Virgin, Abbess of Ely
- Born: 4 March 636 Exning, Suffolk
- Died: 23 June 679 (aged 43) Ely, Cambridgeshire
- Venerated in: Eastern Orthodox Church, True Orthodox Church Catholic Church Anglican Communion
- Major shrine: St Etheldreda's Church, Ely Place, Holborn, London; Originally Ely Cathedral (now destroyed)
- Feast: 23 June (Catholic), 17 October (Anglican)
- Attributes: Abbess holding a model of Ely Cathedral
- Patronage: Throat complaints

= Æthelthryth =

East Anglian princess, queen, and abbess (c. 636–679)

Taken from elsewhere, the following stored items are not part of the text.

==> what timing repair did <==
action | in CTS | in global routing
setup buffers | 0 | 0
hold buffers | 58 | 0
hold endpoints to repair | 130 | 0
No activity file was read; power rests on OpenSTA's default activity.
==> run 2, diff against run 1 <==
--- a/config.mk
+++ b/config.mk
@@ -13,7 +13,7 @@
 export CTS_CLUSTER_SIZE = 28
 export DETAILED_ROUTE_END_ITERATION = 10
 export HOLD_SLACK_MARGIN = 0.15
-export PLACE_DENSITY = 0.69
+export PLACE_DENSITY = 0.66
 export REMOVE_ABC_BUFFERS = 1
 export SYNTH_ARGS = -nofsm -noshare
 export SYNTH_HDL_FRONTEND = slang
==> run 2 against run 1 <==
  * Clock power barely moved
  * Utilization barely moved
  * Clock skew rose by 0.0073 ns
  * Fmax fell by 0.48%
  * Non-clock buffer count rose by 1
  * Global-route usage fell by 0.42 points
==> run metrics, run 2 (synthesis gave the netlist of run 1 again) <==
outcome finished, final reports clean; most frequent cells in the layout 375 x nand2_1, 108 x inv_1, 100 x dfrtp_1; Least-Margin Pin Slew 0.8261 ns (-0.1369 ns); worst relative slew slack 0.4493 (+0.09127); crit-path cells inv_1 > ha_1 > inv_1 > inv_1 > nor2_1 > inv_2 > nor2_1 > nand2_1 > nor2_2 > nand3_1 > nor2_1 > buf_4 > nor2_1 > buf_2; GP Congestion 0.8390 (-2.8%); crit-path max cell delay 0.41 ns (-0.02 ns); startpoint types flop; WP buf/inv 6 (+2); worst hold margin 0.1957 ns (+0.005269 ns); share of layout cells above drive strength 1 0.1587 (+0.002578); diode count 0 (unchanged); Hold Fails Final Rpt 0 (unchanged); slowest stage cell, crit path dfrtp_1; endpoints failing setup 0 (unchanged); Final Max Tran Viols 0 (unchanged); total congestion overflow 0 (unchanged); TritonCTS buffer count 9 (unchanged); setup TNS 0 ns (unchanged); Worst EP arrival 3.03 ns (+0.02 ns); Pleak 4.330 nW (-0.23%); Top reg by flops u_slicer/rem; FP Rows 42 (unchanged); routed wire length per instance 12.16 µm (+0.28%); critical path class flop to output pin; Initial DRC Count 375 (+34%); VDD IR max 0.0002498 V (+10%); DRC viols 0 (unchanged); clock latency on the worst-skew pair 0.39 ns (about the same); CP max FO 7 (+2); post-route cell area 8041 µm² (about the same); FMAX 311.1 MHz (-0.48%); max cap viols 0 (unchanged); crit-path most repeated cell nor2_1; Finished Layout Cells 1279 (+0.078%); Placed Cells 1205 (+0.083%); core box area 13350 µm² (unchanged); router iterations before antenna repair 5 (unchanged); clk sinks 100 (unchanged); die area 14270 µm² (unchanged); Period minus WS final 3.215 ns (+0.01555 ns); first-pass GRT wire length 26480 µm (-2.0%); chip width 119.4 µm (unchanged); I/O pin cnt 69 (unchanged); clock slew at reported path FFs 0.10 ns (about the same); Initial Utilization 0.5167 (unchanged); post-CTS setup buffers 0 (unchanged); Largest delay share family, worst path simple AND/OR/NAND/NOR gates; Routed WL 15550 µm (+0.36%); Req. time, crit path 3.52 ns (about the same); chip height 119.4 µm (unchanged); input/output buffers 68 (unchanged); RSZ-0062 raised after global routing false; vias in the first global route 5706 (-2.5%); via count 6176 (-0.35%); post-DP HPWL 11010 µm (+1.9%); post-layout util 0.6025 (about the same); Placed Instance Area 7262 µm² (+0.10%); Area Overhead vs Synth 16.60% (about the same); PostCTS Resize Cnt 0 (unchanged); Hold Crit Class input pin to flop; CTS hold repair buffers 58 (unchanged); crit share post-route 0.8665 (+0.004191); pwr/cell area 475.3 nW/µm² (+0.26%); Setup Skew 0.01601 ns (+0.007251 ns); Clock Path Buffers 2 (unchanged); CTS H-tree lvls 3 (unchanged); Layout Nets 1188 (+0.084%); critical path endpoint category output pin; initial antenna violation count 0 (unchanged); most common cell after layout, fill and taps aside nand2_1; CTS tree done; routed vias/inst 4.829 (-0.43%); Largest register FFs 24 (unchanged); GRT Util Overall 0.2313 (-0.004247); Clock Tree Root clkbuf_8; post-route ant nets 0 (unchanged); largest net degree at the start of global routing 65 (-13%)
[src/rtl/gpio_bank_pkg.sv]
package gpio_bank_pkg;

    localparam int DATA_W = 32;
    localparam int ADDR_W = 8;

    typedef logic [DATA_W-1:0] word_t;
    typedef logic [ADDR_W-1:0] addr_t;

    // Word offsets of the register bank
    localparam addr_t OFF_OUT   = 8'h00;
    localparam addr_t OFF_IN    = 8'h04;
    localparam addr_t OFF_DIR   = 8'h08;
    localparam addr_t OFF_SET   = 8'h10;
    localparam addr_t OFF_CLR   = 8'h14;
    localparam addr_t OFF_PEN   = 8'h18;
    localparam addr_t OFF_PTYPE = 8'h1C;

    typedef enum logic [2:0] {
        SEL_NONE,
        SEL_OUT,
        SEL_IN,
        SEL_DIR,
        SEL_SET,
        SEL_CLR,
        SEL_PEN,
        SEL_PTYPE
    } reg_sel_e;

    typedef struct packed {
        word_t dir;
        word_t pull_en;
        word_t pull_sel;
    } pad_cfg_t;

    function automatic reg_sel_e decode_offset(addr_t a);
        reg_sel_e s;
        case (a)
            OFF_OUT:   s = SEL_OUT;
            OFF_IN:    s = SEL_IN;
            OFF_DIR:   s = SEL_DIR;
            OFF_SET:   s = SEL_SET;
            OFF_CLR:   s = SEL_CLR;
            OFF_PEN:   s = SEL_PEN;
            OFF_PTYPE: s = SEL_PTYPE;
            default:   s = SEL_NONE;
        endcase
        return s;
    endfunction

endpackage

[src/rtl/gpio_in_sync.sv]
module gpio_in_sync
    import gpio_bank_pkg::*;
#(
    parameter int STAGES = 2
) (
    input  logic  clk,
    input  logic  rst,
    input  word_t d,
    output word_t q
);
    word_t chain [STAGES];

    genvar i;
    generate
        for (i = 0; i < STAGES; i++) begin : g_stage
            if (i == 0) begin : g_first
                always_ff @(posedge clk) begin
                    if (rst) chain[0] <= '0;
                    else     chain[0] <= d;
                end
            end else begin : g_next
                always_ff @(posedge clk) begin
                    if (rst) chain[i] <= '0;
                    else     chain[i] <= chain[i-1];
                end
            end
        end
    endgenerate

    assign q = chain[STAGES-1];

endmodule

[src/rtl/gpio_out_latch.sv]
module gpio_out_latch
    import gpio_bank_pkg::*;
(
    input  logic     clk,
    input  logic     rst,
    input  logic     wr_en,
    input  reg_sel_e sel,
    input  word_t    wdata,
    output word_t    out_q
);
    word_t out_n;

    always_comb begin
        out_n = out_q;
        if (wr_en) begin
            case (sel)
                SEL_OUT: out_n = wdata;
                SEL_SET: out_n = out_q | wdata;
                SEL_CLR: out_n = out_q & ~wdata;
                default: out_n = out_q;
            endcase
        end
    end

    always_ff @(posedge clk) begin
        if (rst) out_q <= '0;
        else     out_q <= out_n;
    end


    set_merge_chk: assert property (@(posedge clk) disable iff (rst)
        (wr_en && sel == SEL_SET) |=> ((out_q & $past(wdata)) == $past(wdata))
                                      && ((out_q & ~$past(wdata)) == ($past(out_q) & ~$past(wdata))));


    clr_merge_chk: assert property (@(posedge clk) disable iff (rst)
        (wr_en && sel == SEL_CLR) |=> ((out_q & $past(wdata)) == '0)
                                      && ((out_q & ~$past(wdata)) == ($past(out_q) & ~$past(wdata))));


    latch_hold_chk: assert property (@(posedge clk) disable iff (rst)
        !(wr_en && (sel == SEL_OUT || sel == SEL_SET || sel == SEL_CLR)) |=> $stable(out_q));

endmodule

[src/rtl/gpio_cfg_regs.sv]
module gpio_cfg_regs
    import gpio_bank_pkg::*;
(
    input  logic     clk,
    input  logic     rst,
    input  logic     wr_en,
    input  reg_sel_e sel,
    input  word_t    wdata,
    output pad_cfg_t cfg
);
    always_ff @(posedge clk) begin
        if (rst) begin
            cfg <= '0;
        end else if (wr_en) begin
            case (sel)
                SEL_DIR:   cfg.dir      <= wdata;
                SEL_PEN:   cfg.pull_en  <= wdata;
                SEL_PTYPE: cfg.pull_sel <= wdata;
                default: ;
            endcase
        end
    end


    dir_hold_chk: assert property (@(posedge clk) disable iff (rst)
        !(wr_en && sel == SEL_DIR) |=> $stable(cfg.dir));


    pull_hold_chk: assert property (@(posedge clk) disable iff (rst)
        !(wr_en && (sel == SEL_PEN || sel == SEL_PTYPE))
        |=> ($stable(cfg.pull_en) && $stable(cfg.pull_sel)));

endmodule

[src/rtl/gpio_port_bank.sv]
module gpio_port_bank
    import gpio_bank_pkg::*;
#(
    parameter int SYNC_STAGES = 2
) (
    input  logic              clk,
    input  logic              rst,
    input  logic [ADDR_W-1:0] addr,
    input  logic              wr_en,
    input  logic [DATA_W-1:0] wr_data,
    input  logic              rd_en,
    output logic [DATA_W-1:0] rd_data,
    input  logic [DATA_W-1:0] pin_in,
    output logic [DATA_W-1:0] pin_out,
    output logic [DATA_W-1:0] pin_oe,
    output logic [DATA_W-1:0] pull_en,
    output logic [DATA_W-1:0] pull_sel
);
    reg_sel_e sel;
    word_t    out_q;
    word_t    in_sync;
    pad_cfg_t cfg;
    word_t    rd_mux;
    word_t    rd_q;

    assign sel = decode_offset(addr);

    gpio_in_sync #(.STAGES(SYNC_STAGES)) u_sync (
        .clk (clk),
        .rst (rst),
        .d   (pin_in),
        .q   (in_sync)
    );

    gpio_out_latch u_latch (
        .clk   (clk),
        .rst   (rst),
        .wr_en (wr_en),
        .sel   (sel),
        .wdata (wr_data),
        .out_q (out_q)
    );

    gpio_cfg_regs u_cfg (
        .clk   (clk),
        .rst   (rst),
        .wr_en (wr_en),
        .sel   (sel),
        .wdata (wr_data),
        .cfg   (cfg)
    );

    always_comb begin
        case (sel)
            SEL_OUT:   rd_mux = out_q;
            SEL_IN:    rd_mux = in_sync;
            SEL_DIR:   rd_mux = cfg.dir;
            SEL_PEN:   rd_mux = cfg.pull_en;
            SEL_PTYPE: rd_mux = cfg.pull_sel;
            default:   rd_mux = '0;
        endcase
    end

    always_ff @(posedge clk) begin
        if (rst)        rd_q <= '0;
        else if (rd_en) rd_q <= rd_mux;
        else            rd_q <= '0;
    end

    assign rd_data  = rd_q;
    assign pin_out  = out_q;
    assign pin_oe   = cfg.dir;
    assign pull_en  = cfg.pull_en;
    assign pull_sel = cfg.pull_sel;


    idle_read_zero_chk: assert property (@(posedge clk) disable iff (rst)
        !rd_en |=> (rd_data == '0));


    alias_read_zero_chk: assert property (@(posedge clk) disable iff (rst)
        (rd_en && (addr == OFF_SET || addr == OFF_CLR)) |=> (rd_data == '0));


    unmapped_read_zero_chk: assert property (@(posedge clk) disable iff (rst)
        (rd_en && sel == SEL_NONE) |=> (rd_data == '0));


    out_readback_chk: assert property (@(posedge clk) disable iff (rst)
        (rd_en && sel == SEL_OUT) |=> (rd_data == $past(pin_out)));


    unmapped_write_chk: assert property (@(posedge clk) disable iff (rst)
        (wr_en && sel == SEL_NONE)
        |=> ($stable(pin_out) && $stable(pin_oe) && $stable(pull_en) && $stable(pull_sel)));

endmodule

Æthelthryth (or Æðelþryð or Æþelðryþe; 4 March 636 – 23 June 679) was an East Anglian princess, a Fenland and Northumbrian queen and Abbess of Ely. She is an Anglo-Saxon saint, and is also known as Etheldreda or Audrey, especially in religious contexts. She was a daughter of Anna, King of East Anglia, and her siblings were Wendreda and Seaxburh of Ely, both of whom eventually retired from secular life and founded abbeys. Æthelthryth was "in turns, princess, wife, queen, nun and abbess, enjoying every possible position of power a woman could claim in early Anglo-Saxon England".

== Hagiography ==
There are a number of accounts of Æthelthryth's life in Latin, Old English, Old French, and Middle English. According to Jocelyn Wogan-Browne, "more medieval vernacular lives [about Æthelthryth] were composed in England than any other native female saint". Æthelthryth appears in Bede's Ecclesiastical History of the English People, Ælfric's Lives of Saints, Goscelin of Saint-Bertin's Lives of Female Saints, the Liber Eliensis, Marie de France's La vie seinte Audree, the South English Legendary, and a Middle English life in BL Cotton Faustina B.iii, among others.

== Life ==
The earliest account of Æthelthryth's life comes in Bede's Ecclesiastical History, Book iv.19, in which Bede calls her 'the virgin mother of many virgins'. Æthelthryth was probably born in Exning, near Newmarket in Suffolk. She was one of the four saintly daughters of Anna of East Anglia, including Wendreda and Seaxburh of Ely, all of whom retired from secular life and founded abbeys.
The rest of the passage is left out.